Thursday, July 26, 2012

Cowardly Politicians Want Editorial Control Over Quotes They Actually Said

Apparently ‘Free Speech’ to Them Means Being Able to Freely Edit Their Speech After They Speak

The New York Times has documented a rather nasty trend in political speech, where politicians demand and many times get final editorial approval on quotes before a story on an interview can be published.  It would be nice to say that this is a practice initiated by and done solely by Conservatives, whose speech really does need editing to take out the kooky stuff, but alas that is not the case.  The practice seems to be widespread and know no political boundaries.

Quote approval is standard practice for the Obama campaign, used by many top strategists and almost all midlevel aides in Chicago and at the White House — almost anyone other than spokesmen who are paid to be quoted. (And sometimes it applies even to them.) It is also commonplace throughout Washington and on the campaign trail.

The Romney campaign insists that journalists interviewing any of Mitt Romney’s five sons agree to use only quotations that are approved by the press office. And Romney advisers almost always require that reporters ask them for the green light on anything from a conversation that they would like to include in an article.

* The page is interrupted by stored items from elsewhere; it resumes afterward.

File: config.mk
export PLATFORM = sky130hd
export DESIGN_NAME = wb_pwm_multi
export DESIGN_NICKNAME = d
export VERILOG_FILES = /design/src/rtl/wb_pwm_multi.sv
export SDC_FILE = /design/constraint.sdc
export NUM_CORES = 1
export LEC_CHECK = 0
export ABC_CLOCK_PERIOD_IN_PS = 7700
export CAP_MARGIN = 40
export CORE_ASPECT_RATIO = 2
export CORE_MARGIN = 1.5
export CORE_UTILIZATION = 60
export CTS_CLUSTER_SIZE = 8
export DETAILED_ROUTE_END_ITERATION = 8
export MAX_ROUTING_LAYER = met4
export PLACE_DENSITY = 0.87
export SLEW_MARGIN = 0
export SYNTH_ARGS = -nofsm -noshare
export SYNTH_HDL_FRONTEND = slang
export SYNTH_SLANG_ARGS = --single-unit
File: constraint.sdc
create_clock -name i_wb_clk -period 7.7 [get_ports i_wb_clk]
set_input_delay 1.54 -clock i_wb_clk [delete_from_list [all_inputs] [get_ports i_wb_clk]]
set_output_delay 1.54 -clock i_wb_clk [all_outputs]
set_load 0.01 [all_outputs]
[src/rtl/vga_pkg.sv]
// Shared timing defaults and types for the VGA raster generator.
package vga_pkg;

  localparam int VGA_H_ACTIVE = 640;
  localparam int VGA_H_FP     = 16;
  localparam int VGA_H_SYNC   = 96;
  localparam int VGA_H_BP     = 48;
  localparam int VGA_V_ACTIVE = 480;
  localparam int VGA_V_FP     = 10;
  localparam int VGA_V_SYNC   = 2;
  localparam int VGA_V_BP     = 33;

  localparam int VGA_H_TOTAL  = VGA_H_ACTIVE + VGA_H_FP + VGA_H_SYNC + VGA_H_BP;
  localparam int VGA_V_TOTAL  = VGA_V_ACTIVE + VGA_V_FP + VGA_V_SYNC + VGA_V_BP;

  typedef enum logic [1:0] {ACTIVE, FRONT, SYNC, BACK} axis_state_t;

  typedef struct packed {
    logic [7:0] r;
    logic [7:0] g;
    logic [7:0] b;
  } rgb_t;

  // Colour bar i: each index bit drives one primary fully on or off.
  function automatic rgb_t bar_color(input logic [2:0] idx);
    rgb_t c;
    c.r = idx[2] ? 8'hFF : 8'h00;
    c.g = idx[1] ? 8'hFF : 8'h00;
    c.b = idx[0] ? 8'hFF : 8'h00;
    return c;
  endfunction

endpackage

[src/rtl/vga_axis_counter.sv]
// One raster axis: wrapping position counter plus ACTIVE/FRONT/SYNC/BACK region decode.
module vga_axis_counter #(
  parameter int ACTIVE = 640,
  parameter int FP     = 16,
  parameter int SYNC   = 96,
  parameter int BP     = 48
) (
  input  logic                  Clk,
  input  logic                  Reset,
  input  logic                  inc,
  output logic [9:0]            count,
  output vga_pkg::axis_state_t  state,
  output logic                  wrap
);

  localparam logic [9:0] LAST        = 10'(ACTIVE + FP + SYNC + BP - 1);
  localparam logic [9:0] FRONT_START = 10'(ACTIVE);
  localparam logic [9:0] SYNC_START  = 10'(ACTIVE + FP);
  localparam logic [9:0] BACK_START  = 10'(ACTIVE + FP + SYNC);

  assign wrap = inc && (count == LAST);

  // NOTE: clocked state uses non-blocking assignments so every flop samples pre-edge values.
  always_ff @(posedge Clk or posedge Reset) begin
    if (Reset)    count <= '0;
    else if (inc) count <= (count == LAST) ? '0 : count + 10'd1;
  end

  // NOTE: default assignment first so no path through this block can infer a latch.
  always_comb begin
    state = vga_pkg::ACTIVE;
    if (count >= BACK_START)       state = vga_pkg::BACK;
    else if (count >= SYNC_START)  state = vga_pkg::SYNC;
    else if (count >= FRONT_START) state = vga_pkg::FRONT;
  end

endmodule

[src/rtl/vga_timing_gen.sv]
// VGA raster timing and registered output stage; `VGA_TEST_PATTERN_EN adds a colour-bar
// test_mode input that overrides the engine RGB.
module vga_timing_gen
  import vga_pkg::*;
#(
  parameter int CLK_DIV  = 2,
  parameter int H_ACTIVE = VGA_H_ACTIVE,
  parameter int H_FP     = VGA_H_FP,
  parameter int H_SYNC   = VGA_H_SYNC,
  parameter int H_BP     = VGA_H_BP,
  parameter int V_ACTIVE = VGA_V_ACTIVE,
  parameter int V_FP     = VGA_V_FP,
  parameter int V_SYNC   = VGA_V_SYNC,
  parameter int V_BP     = VGA_V_BP
) (
  input  logic       Clk,
  input  logic       Reset,
`ifdef VGA_TEST_PATTERN_EN
  input  logic       test_mode,
`endif
  input  logic [7:0] Red_in,
  input  logic [7:0] Green_in,
  input  logic [7:0] Blue_in,
  output logic       pixel_clk,
  output logic [9:0] DrawX,
  output logic [9:0] DrawY,
  output logic       blank,
  output logic       frame_start,
  output logic       hs,
  output logic       vs,
  output logic       sync,
  output logic [7:0] VGA_R,
  output logic [7:0] VGA_G,
  output logic [7:0] VGA_B
);

  localparam int             DIV_W    = $clog2(CLK_DIV);
  localparam logic [DIV_W-1:0] DIV_LAST = DIV_W'(CLK_DIV - 1);

  logic [DIV_W-1:0] div_cnt;
  axis_state_t      h_state, v_state;
  logic             h_wrap;
  logic             hs_raw, vs_raw;
  logic             blank_d;
  rgb_t             engine_rgb, src_rgb, rgb_q;

  always_ff @(posedge Clk or posedge Reset) begin
    if (Reset) div_cnt <= '0;
    else       div_cnt <= pixel_clk ? '0 : div_cnt + DIV_W'(1);
  end

  assign pixel_clk = (div_cnt == DIV_LAST);

  vga_axis_counter #(
    .ACTIVE (H_ACTIVE), .FP (H_FP), .SYNC (H_SYNC), .BP (H_BP)
  ) u_h (
    .Clk (Clk), .Reset (Reset), .inc (pixel_clk),
    .count (DrawX), .state (h_state), .wrap (h_wrap)
  );

  // h_wrap already implies pixel_clk; the vertical wrap is exactly the last pixel of the frame.
  vga_axis_counter #(
    .ACTIVE (V_ACTIVE), .FP (V_FP), .SYNC (V_SYNC), .BP (V_BP)
  ) u_v (
    .Clk (Clk), .Reset (Reset), .inc (h_wrap),
    .count (DrawY), .state (v_state), .wrap (frame_start)
  );

  assign blank  = (h_state == ACTIVE) && (v_state == ACTIVE);
  assign hs_raw = (h_state != SYNC);
  assign vs_raw = (v_state != SYNC);
  assign sync   = 1'b0;

  assign engine_rgb = {Red_in, Green_in, Blue_in};

`ifdef VGA_TEST_PATTERN_EN
  localparam int BAR_W = H_ACTIVE / 8;
  logic [2:0] bar_idx;

  // Leftmost bar is index 7 (white), counting down to 0 (black) at the right edge.
  always_comb begin
    bar_idx = 3'd7;
    for (int k = 1; k < 8; k++)
      if (DrawX >= 10'(k * BAR_W)) bar_idx = 3'(7 - k);
  end

  assign src_rgb = test_mode ? bar_color(bar_idx) : engine_rgb;
`else
  assign src_rgb = engine_rgb;
`endif

  always_ff @(posedge Clk or posedge Reset) begin
    if (Reset) begin
      hs      <= 1'b1;
      vs      <= 1'b1;
      blank_d <= 1'b0;
      rgb_q   <= '0;
    end else if (pixel_clk) begin
      hs      <= hs_raw;
      vs      <= vs_raw;
      blank_d <= blank;
      rgb_q   <= blank ? src_rgb : '0;
    end
  end

  // blank_d and rgb_q load together, so this gate only reinforces the blanking already registered.
  assign VGA_R = blank_d ? rgb_q.r : 8'h00;
  assign VGA_G = blank_d ? rgb_q.g : 8'h00;
  assign VGA_B = blank_d ? rgb_q.b : 8'h00;

endmodule

[config.mk]
export PLATFORM = sky130hd
export DESIGN_NAME = vga_timing_gen
export DESIGN_NICKNAME = d
export VERILOG_FILES = /design/src/rtl/vga_pkg.sv /design/src/rtl/vga_axis_counter.sv /design/src/rtl/vga_timing_gen.sv
export SDC_FILE = /design/constraint.sdc
export NUM_CORES = 1
export LEC_CHECK = 0
export BUFFER_PORTS_ARGS = -buffer_cell sky130_fd_sc_hd__buf_2
export CAP_MARGIN = 5
export CORE_UTILIZATION = 50
export DETAILED_ROUTE_END_ITERATION = 8
export PLACE_DENSITY = 0.79
export SETUP_SLACK_MARGIN = 0.05
export SYNTH_ARGS = -nofsm -noshare
export SYNTH_HDL_FRONTEND = slang
export SYNTH_SLANG_ARGS = --single-unit
[constraint.sdc]
create_clock -name Clk -period 2.09 [get_ports Clk]
set_clock_uncertainty 0.1 [all_clocks]
set_input_delay 0.3135 -clock Clk [delete_from_list [all_inputs] [get_ports Clk]]
set_output_delay 0.3135 -clock Clk [all_outputs]
set_load 0.03 [all_outputs]
Word level (Yosys, flattened, before mapping):

Cells that the tools add are included.

* register bits: 48
* input bits: 26
* output and inout port bits: 50
* word-level logic and storage cells: 40

* add/subtract/negate cells: 3
* magnitude comparators: 6
* eq/ne operators: 4
* mux-type cells: 13
* reductions and logical operators: 5

Operators with widths (number)
* $ge 10x10->1 const B: 3
* $ge 10x9->1 const B: 3
* $mux 24: 1
* $mux 8: 3
* $add 10x1->10 const B: 2
* $eq 10x10->1 const B: 2
* $mux 10: 2
* $mux 2: 4
* $logic_not 2->1: 2
* $ne 2x2->1 const B: 2
* $logic_and 1x1->1: 3
* $mux 1: 3
* $add 1x1->1 const B: 1

Longest topological paths before layout:

* depth after elaboration: 7
* mapped depth: 7
* depth with buffers taken out: 6

Hierarchy:

A second synthesis with hierarchy kept.

* cell total of the unflattened synthesis: 240
* area, all modules: 2618.8 sq um

By module, submodules not included
* vga_timing_gen: instances 1, cells an instance 123, area each 1443.9 sq um, seq. area each 703.2 sq um
* vga_axis_counter at u_v: instances 1, cells an instance 61, area each 604.3 sq um, seq. area each 250.2 sq um
* vga_axis_counter at u_h: instances 1, cells an instance 56, area each 570.5 sq um, seq. area each 250.2 sq um

Worst setup path after synthesis:

OpenSTA, ideal clock, no wires.

* kind: reg-to-output
* start: register u_v.count[0]
* end: output frame_start
* arrival time: 1.887 ns
* data required time: 1.676 ns
* slack: -0.211 ns
* cell stages (with the launch flop): 7
* buffers on the path: 1
* cell sequence: dfrtp_1 > inv_1 > ha_1 > nand4_1 > or4_1 > buf_2 > nor2_1

* word-level cells in the longest chain between the ends: 2

Ends and longest elaborated chain
* start, declared: RTL line vga_axis_counter.sv:11 `output logic [9:0] count,`
* start signal, assigned: RTL line vga_axis_counter.sv:26 `else if (inc) count <= (count == LAST) ? '0 : count + 10'd1;`
* $eq 10x10->1: RTL line vga_axis_counter.sv:21 `assign wrap = inc && (count == LAST);`
* $logic_and 1x1->1: RTL line vga_axis_counter.sv:21
* end, declared: RTL line vga_timing_gen.sv:28 `output logic frame_start,`

Every way passes these cells.

Final worst setup path:

* start: register u_v.count[5]
* end: output frame_start

Same word-level chain as after synthesis.

==> flow_summary.toml <==
[yosys]
synth_top_area_frac = 0.4852
ys.flop_type = "dfrtp_1"
synth_area_leaders = "dfrtp_1, o2bb2ai_1, and2_1"
synth_cell_types = 43
syn_avg_cell_area_um2 = 9.803
synth_area_um2 = 2372
yosysTopAreaCell = "dfrtp_1"
async_reset_ff_frac = 1.000
syn_inst = 242
synth_seq_cells = 48
yosys_warnings = 0
syn_nets = 273
synth_enable_flop_cells = 0
yosysSeqAreaShare = 0.5074

[sta]
fmax_mhz = 452.9
post-route-period-util = 1.056
fin_crit_ps = 2208
finalSetupViolCount = 1
maxSlewViolCount = 0
worst_slack_ps = -117.9
tightest_slew_ps = 581.8
hold_viol = 0
hold_ws_ps = 142.8
slew_headroom = 0.6122
rsz0062_at_grt = "yes"

[power_and_ir_drop]
sw_frac_of_total = 0.2490
internal-power_w = 0.001247
vdd_drop_max_v = 0.0003677
p_clk_frac = 0.323
p_leak_nw = 1.468
p_sw_w = 0.0004133
p_per_area_nw_per_um2 = 552.3
p_comb_frac = 0.097
pwr-share-seq = 0.580

[route]
vias = 2049
routed_wirelength_um = 5387
top_layer = "met4"
met3_length_um = 257
antenna_left = 0
first_pass_iters = 6
routed_via_density = 5.435
wl_met2_um = 2679
m1WireLength_um = 2394
drc = 10
routedWlPerCell_um = 14.29
drt-initial-drc-count = 152

[global_route]
grt_max_degree = 30
grt_overflow = 0
grt_pass1_vias = 1961
gr-usage-all-layers = 0.2312
grt_pass1_wl_um = 9073
antenna_found_initial = 0

[setup_path]
crit_path_end_kind = "output port"
crit_family = "simple AND/OR/NAND/NOR gates"
path_max_fanout = 2
r2r-end = "u_v.count[2]"
cp_num_buf_inv = 1
reg2reg_depth = 5
worstPathArrival_ps = 1790
worstPathCellList = "or3_1 -> or4_4 -> nor2_4 -> buf_6"
cpMaxStageDelayCell = "or4_4"
critPathMaxStageDelay_ps = 510
rrSetupSlack_ps = 110
r2r_start = "u_v.count[5]"
criticalPathCategory = "register to output port"
crit_required_ps = 1680
start_kind = "register"

[min_path]
whs_path_depth = 3
min_path_type = "primary input to register"
min_to = "rgb_q[10]"
min_from = "Green_in[2]"

[cts]
cts_tree = "built"
clock_latency_ps = 300
cts_max_level = 2
clk_pin_slew_worst_paths_ps = 90
cts_buffer_depth = 2
clock-root-buffer = "clkbuf_8"
cts_sinks = 48
numCtsBuffers = 5

[job]
cap_violations = 0

[layout]
final_cells = 377
nNetsFinal = 355
diodes = 0
area_growth_pct = 26.69
drive_gt1_frac = 0.3477
fillers = 357

[die]
start_util = 0.5338
coreArea_um2 = 4444
num_io_pins = 76
die-width_um = 70.88
dieArea_um2 = 5024
core.rowCount = 24
die_h_um = 70.88

[placed_design]
place_inst = 365
gp_congestion = 0.8746
hpwlAfterDp_um = 3719
port_buffers = 74

[outcome]
status = "finished with violations"
violations = "design-rule violations, negative setup slack"
power groups by stage:
| stage | Sequential [W] | Combinational, W | Clock (W) |
|---|---|---|---|
| 2_1_floorplan | 0.000978 | 0.000106 | 0 |
| 3_3_place_gp | 0.000979 | 0.000161 | 0 |
| 3_5_place_dp | 0.000980 | 0.000163 | 0 |
| 4_1_cts | 0.000962 | 0.000165 | 0.000553 |
| 5_1_grt | 0.000966 | 0.000177 | 0.000592 |
| 6_report | 0.000962 | 0.000162 | 0.000536 |
logic make-up (layout without fill, tap and decap cells):
group	count (synthesis)	count (layout)	share of synthesized area
other	1	1	0.001581
buffers and inverters	25	108	0.04378
adders and majority gates	5	5	0.02637
muxes	1	1	0.004220
xor gates and xnor gates	11	11	0.04061
and+or+nand+nor	110	110	0.2437
DFF	48	48	0.5074
AOI/OAI and AO/OA	41	41	0.1324
placed cells by master, fill, tap and decap left out, drive strengths merged:
cell          n
mux2i         1
ha            5
o21ai         8
nor3b         1
nor2         11
dfstp         2
and2         26
a21o          2
clkinv        1
nand2b        1
xnor2         6
and4          1
and3          3
a41oi         1
a21oi         2
nor4          1
clkbuf        7
dfrtp        46
and2b         1
nand3         8
or3           1
nand4bb       1
nor3          8
buf          90
nand4         7
conb          1
a22oi         1
nor4b         1
or4           1
inv           9
nand2        37
a31oi         1
dlygate4sd3   1
o31a          1
xor2          5
o31ai         1
o2bb2ai      24
or4b          1
flip-flops by register name (all words and copies together) (netlist names):
signal	flops
pixel_clk	1
u_v.count	10
rgb_q	24
blank_d	1
hs	1
vs	1
u_h.count	10
synth_stat cells (6+ instances only):
| master | n |
|---|---|
| nand3_1 | 8 |
| inv_1 | 8 |
| nand2_1 | 37 |
| nor3_1 | 7 |
| clkbuf_1 | 10 |
| and2_1 | 26 |
| nand4_1 | 6 |
| dfrtp_1 | 46 |
| xnor2_1 | 6 |
| o2bb2ai_1 | 24 |
| o21ai_0 | 6 |
| nor2_1 | 11 |
worst max path at each step:
stage,startpoint,to,slack (ps),cells past startpoint
finish,u_v.count[5],frame_start,-120,4
global route,u_v.count[5],frame_start,-170,4
CTS,u_v.count[1],frame_start,-80,6
detailed placement,u_v.count[0],u_v.count[2],110,7
global placement,u_v.count[0],u_v.count[2],150,7
floorplan,u_v.count[5],frame_start,50,4
area by class of cell:
class / instances / area [um^2] / area share
Inverter: 9 / 33.78 / 0.01124
Sequential cell: 48 / 1207 / 0.4017
Timing Repair Buffer: 91 / 513.0 / 0.1707
Tap cell: 52 / 65.06 / 0.02165
Multi-Input combinational cell: 169 / 1105 / 0.3676
Clock buffer: 7 / 76.32 / 0.02540
Clock inverter: 1 / 5.005 / 0.001665
tightest hold or removal path, stage by stage:
cell and delay (ps):
buf_2 90, nand2_1 50, o2bb2ai_1 50
routing by layer:
metal / GRT usage / vias to the layer above
met5: 0 / -
met4: 0.08889 / 0
met3: 0.05271 / 4
met2: 0.3675 / 58
met1: 0.3113 / 992
li1: - / 995
metrics by stage:
stage               setup slack [ps]  total power, W    util  instance area, um^2  TNS [ps]
floorplan                      51.54        0.001083       -                 2382         0
finish                        -117.9        0.001660  0.6762                 3005    -117.9
detailed placement             113.4        0.001144  0.6402                 2845         0
global placement               153.2        0.001141  0.6402                 2845         0
global route                  -165.4        0.001735  0.6762                 3005    -165.4
CTS                           -77.00        0.001681  0.6636                 2949    -77.00
what timing repair did:
action                     4_1_cts  5_1_grt
setup endpoints to repair        1        5
pin swaps                        1        1
resized for setup                5        9
buffers inserted                 0        3
hold buffers                     1        0
hold endpoints to repair         7        0
Note: power is estimated with default switching activity, not from simulation.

From Capitol Hill to the Treasury Department, interviews granted only with quote approval have become the default position. Those officials who dare to speak out of school, but fearful of making the slightest off-message remark, shroud even the most innocuous and anodyne quotations in anonymity by insisting they be referred to as a “top Democrat” or a “Republican strategist.”

The practice is, of course, disgusting, an affront to any standard of democracy in a free country and primarily attests to the arrogance that politicians everywhere have adopted. Fortunately some news organizations are fighting back.

In a memorandum to the staff, Ron Fournier, National Journal’s editor in chief, said, “If a public official wants to use NJ as a platform for his/her point of view, the price of admission is a quote that is on-record, unedited and unadulterated.”

And others are at least trying. 

The Times has said that it encourages its reporters to push back against sources who demand quote approval and that it is reviewing how its policies might address the issue. The Washington Examiner said last week that it, too, would not accept interviews granted under the condition of quote approval.

Politico’s editor in chief, John Harris, said he advised reporters to resist such conditions for interviews and expressed dismay that political figures were becoming more comfortable avoiding on-the-record interviews.
“Journalists need to work hard to make sure we are doing everything possible to insist on accessibility and accountability,” Mr. Harris said last week.

But the practice will only stop when the entire journalist community rises up and says “NO!”.  See politicians are about the most cowardly group that ever existed, and faced with united opposition to their craven instincts they will cave faster than Superman leaping a tall building.  Who knows, maybe the ghost of the “Good” John McCain will rise from the dead and fix this thing.